- Opening Delimiter -
==> config.mk <==
export PLATFORM = sky130hd
export DESIGN_NAME = cmp_share_arb
export DESIGN_NICKNAME = d
export VERILOG_FILES = /design/src/rtl/cmp_share_arb.sv
export SDC_FILE = /design/constraint.sdc
export NUM_CORES = 1
export LEC_CHECK = 0
export CORE_MARGIN = 2
export CORE_UTILIZATION = 42
export DETAILED_ROUTE_END_ITERATION = 10
export HOLD_SLACK_MARGIN = 0.02
export PLACE_DENSITY = 0.91
export SYNTH_ARGS = -nofsm -noshare
export SYNTH_HDL_FRONTEND = slang
export SYNTH_SLANG_ARGS = --single-unit
==> constraint.sdc <==
create_clock -name clk -period 1.9 [get_ports clk]
set_input_delay 0.285 -clock clk [delete_from_list [all_inputs] [get_ports clk]]
set_output_delay 0.285 -clock clk [all_outputs]
set_load 0.01 [all_outputs]
==> src/rtl/cmp_share_arb.sv <==
// cmp_share_arb: round-robin arbiter sharing one 16-bit magnitude comparator
// (mag16) among NREQ requesters. Each grant takes three cycles:
// IDLE (grant and latch) -> CMP (compare) -> RESP (ack pulse).
// Optional build macro CMP_SIGNED_EN: compares the operands as
// two's-complement signed values. When it is undefined, the operands are
// compared as unsigned magnitudes.

// Combinational 16-bit magnitude comparator.
module mag16 (
    input  logic [15:0] a,
    input  logic [15:0] b,
    output logic        gt_c,
    output logic        eq_c,
    output logic        lt_c
);
    assign gt_c = (a > b);
    assign eq_c = (a == b);
    assign lt_c = (a < b);
endmodule

module cmp_share_arb #(
    parameter int unsigned NREQ  = 4,
    parameter int unsigned PTR_W = $clog2(NREQ)
) (
    input  logic                 clk,
    input  logic                 rst,
    input  logic [NREQ-1:0]      req,
    input  logic [NREQ*16-1:0]   opA,
    input  logic [NREQ*16-1:0]   opB,
    output logic [NREQ-1:0]      ack,
    output logic                 gt,
    output logic                 eq,
    output logic                 lt,
    output logic                 busy,
    output logic [PTR_W-1:0]     grant_id
);
    localparam int unsigned OPW = 16;

    localparam logic [1:0] ST_IDLE = 2'd0;
    localparam logic [1:0] ST_CMP  = 2'd1;
    localparam logic [1:0] ST_RESP = 2'd2;

    logic [1:0]       state;
    logic [1:0]       state_nx;
    logic [PTR_W-1:0] rr_ptr;
    logic [PTR_W-1:0] win_c;
    logic             win_vld_c;
    logic [OPW-1:0]   opa_q;
    logic [OPW-1:0]   opb_q;
    logic [OPW-1:0]   cmp_a_c;
    logic [OPW-1:0]   cmp_b_c;
    logic [OPW-1:0]   sel_a_c;
    logic [OPW-1:0]   sel_b_c;
    logic             gt_c;
    logic             eq_c;
    logic             lt_c;
    logic [OPW-1:0]   a_arr [NREQ];
    logic [OPW-1:0]   b_arr [NREQ];

    // Unpack the operand buses so the winner's operands can be selected by index.
    always_comb begin
        for (int unsigned i = 0; i < NREQ; i++) begin
            a_arr[i] = opA[i*OPW +: OPW];
            b_arr[i] = opB[i*OPW +: OPW];
        end
    end

    // Round-robin pick: the first set request found scanning upward from rr_ptr, with wrap.
    always_comb begin
        int unsigned idx;
        idx       = 0;
        win_c     = '0;
        win_vld_c = 1'b0;
        for (int unsigned i = 0; i < NREQ; i++) begin
            idx = (32'(rr_ptr) + i) % NREQ;
            if (!win_vld_c && req[PTR_W'(idx)]) begin
                win_vld_c = 1'b1;
                win_c     = PTR_W'(idx);
            end
        end
    end

    assign sel_a_c = a_arr[win_c];
    assign sel_b_c = b_arr[win_c];

    // Flipping the sign bit maps two's-complement order onto unsigned order.
`ifdef CMP_SIGNED_EN
    assign cmp_a_c = opa_q ^ 16'h8000;
    assign cmp_b_c = opb_q ^ 16'h8000;
`else
    assign cmp_a_c = opa_q;
    assign cmp_b_c = opb_q;
`endif

    mag16 u_mag16 (
        .a    (cmp_a_c),
        .b    (cmp_b_c),
        .gt_c (gt_c),
        .eq_c (eq_c),
        .lt_c (lt_c)
    );

    // State register.
    always_ff @(posedge clk) begin
        if (rst) begin
            state <= ST_IDLE;
        end else begin
            state <= state_nx;
        end
    end

    // Next-state logic: grant from IDLE, then a fixed CMP -> RESP -> IDLE sequence.
    always_comb begin
        state_nx = state;
        case (state)
            ST_IDLE: if (win_vld_c) state_nx = ST_CMP;
            ST_CMP:  state_nx = ST_RESP;
            ST_RESP: state_nx = ST_IDLE;
            default: state_nx = ST_IDLE;
        endcase
    end

    // Datapath and registered outputs: latch at grant, result and ack after CMP, advance the pointer in RESP.
    always_ff @(posedge clk) begin
        if (rst) begin
            ack      <= '0;
            gt       <= 1'b0;
            eq       <= 1'b0;
            lt       <= 1'b0;
            busy     <= 1'b0;
            grant_id <= '0;
            rr_ptr   <= '0;
            opa_q    <= '0;
            opb_q    <= '0;
        end else begin
            ack  <= '0;
            busy <= (state_nx != ST_IDLE);
            case (state)
                ST_IDLE: begin
                    if (win_vld_c) begin
                        opa_q    <= sel_a_c;
                        opb_q    <= sel_b_c;
                        grant_id <= win_c;
                    end
                end
                ST_CMP: begin
                    gt  <= gt_c;
                    eq  <= eq_c;
                    lt  <= lt_c;
                    ack <= NREQ'(1) << grant_id;
                end
                ST_RESP: begin
                    rr_ptr <= (grant_id == PTR_W'(NREQ-1)) ? '0 : grant_id + PTR_W'(1);
                end
                default: ;
            endcase
        end
    end

endmodule

; Word-level counts from Yosys, hierarchy flattened
; Cells that the tools add are included.
[classes]
n_addsub = 4
order_cmp = 7
eq_ne = 4
shift = 1
mux = 25
bitwise = 2
n_reduce_logical = 10
[ops]
columns = operator, count
row1 = binary-select mux 16 bit (select 2 bit), 2
row2 = two-way mux 16 bit, 4
row3 = equality test 16 bit, 1
row4 = > comparator 16 bit, 1
row5 = less-than comparator 16 bit, 1
row6 = "less-than comparator 2 x 3 -> 1 bit, second input constant", 4
row7 = two-way mux 2 bit, 6
row8 = binary-select mux 1 bit (select 2 bit), 4
row9 = two-way mux 1 bit, 8
row10 = "adder 2 x 1 -> 2 bit, second input constant", 2
row11 = "adder 2 bit, second input constant", 2
row12 = "equality test 2 bit, second input constant", 2
row13 = one-hot mux 2 bit (2 select lines), 1
row14 = "left shift 1 x 2 -> 4 bit, first input constant", 1
row15 = "greater-or-equal comparator 3 bit, second input constant", 1
row16 = logical AND 1 bit, 3
row17 = zero test 1 bit, 3
row18 = inverter 2 -> 3 bit, 1
row19 = "equality test 2 x 1 -> 1 bit, second input constant", 1
row20 = zero test 2 bit, 1
row21 = AND reduction 2 bit, 1
row22 = nonzero test 2 bit, 1
row23 = OR reduction 2 bit, 1
row24 = inverter 1 bit, 1
[word_totals]
regBits = 46
output_inout_bits = 10
wordCells = 63

; Depth between registers and ports, before layout
[logic_depth]
depth_word = 16
mapped_depth = 8
ltp_nobuf = 7

; Cells and area by module
; From an unflattened synthesis, not the netlist that was laid out.
[unflattened]
hier_cells = 295
area_unflattened_um2 = 3054.2
[by_module_without_submodules]
columns = mod, n_inst, cells_per_inst, area_per_inst_um2, seq_area_each_um2
row1 = cmp_share_arb, 1, 237, 2641.3, 920.9
row2 = mag16, 1, 58, 412.9, 0.0

; Worst setup path after synthesis
; OpenSTA, ideal clock, no wires.
[synth_path]
kind = register to register
from = register rr_ptr[1]
to = register opa_q[14], in the netlist cmp_a_c[14]
arrival_time_ns = 1.555
required_ns = 1.762
slack_ns = 0.207
path_stages_with_launch = 9
path_buffers = 3
path_cell_list = dfxtp_1 buf_6 mux2i_2 nor2_2 nor3_2 buf_6 buf_4 mux2i_1 o221ai_1
[synth_via]
elab_chain_cells = 16
elab_cells_between_ends = 30
classes_between = 3 x add/sub / 19 x mux / 1 x bitwise / 7 x reduce/logical
[synth_rtl]
columns = item, line
row1 = from (decl), 45  ; logic [PTR_W-1:0] rr_ptr;
row2 = from (signal assigned), 153  ; rr_ptr <= (grant_id == PTR_W'(NREQ-1)) ? '0 : grant_id + PTR_W'(1);
row3 = branches (longest 16 deep; another with adder 2 x 1 -> 2 bit), n/a
row4 = to (signal assigned), 141  ; opa_q <= sel_a_c;
row5 = to (decl), 48  ; logic [OPW-1:0] opa_q;
; Several ways; the timed one is not identified. The select of a mux whose other input is x is not followed.
; A chain may end at the register's enable or synchronous reset.

; Worst setup path in the final report
[layout_path]
from = register rr_ptr[1]
to = register opb_q[1], in the netlist cmp_b_c[1]
[layout_via]
elab_chain_cells = 16
elab_cells_between_ends = 30
classes_between = 3 x add/sub / 19 x mux / 1 x bitwise / 7 x reduce/logical
[layout_rtl]
columns = item, line
row1 = branches (longest 16 deep; another with adder 2 x 1 -> 2 bit), n/a
row2 = to (signal assigned), 142  ; opb_q <= sel_b_c;
row3 = to (decl), 49  ; logic [OPW-1:0] opb_q;
; Several ways; the timed one is not identified. The select of a mux whose other input is x is not followed.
- Closing Delimiter -
:: WORK REQUIRED ::
Retype the lines from the one containing "[synth_rtl]" to the last line above. Change nothing and include no others.

:: PROBLEM SOLUTION ::
[synth_rtl]
columns = item, line
row1 = from (decl), 45  ; logic [PTR_W-1:0] rr_ptr;
row2 = from (signal assigned), 153  ; rr_ptr <= (grant_id == PTR_W'(NREQ-1)) ? '0 : grant_id + PTR_W'(1);
row3 = branches (longest 16 deep; another with adder 2 x 1 -> 2 bit), n/a
row4 = to (signal assigned), 141  ; opa_q <= sel_a_c;
row5 = to (decl), 48  ; logic [OPW-1:0] opa_q;
; Several ways; the timed one is not identified. The select of a mux whose other input is x is not followed.
; A chain may end at the register's enable or synchronous reset.

; Worst setup path in the final report
[layout_path]
from = register rr_ptr[1]
to = register opb_q[1], in the netlist cmp_b_c[1]
[layout_via]
elab_chain_cells = 16
elab_cells_between_ends = 30
classes_between = 3 x add/sub / 19 x mux / 1 x bitwise / 7 x reduce/logical
[layout_rtl]
columns = item, line
row1 = branches (longest 16 deep; another with adder 2 x 1 -> 2 bit), n/a
row2 = to (signal assigned), 142  ; opb_q <= sel_b_c;
row3 = to (decl), 49  ; logic [OPW-1:0] opb_q;
; Several ways; the timed one is not identified. The select of a mux whose other input is x is not followed.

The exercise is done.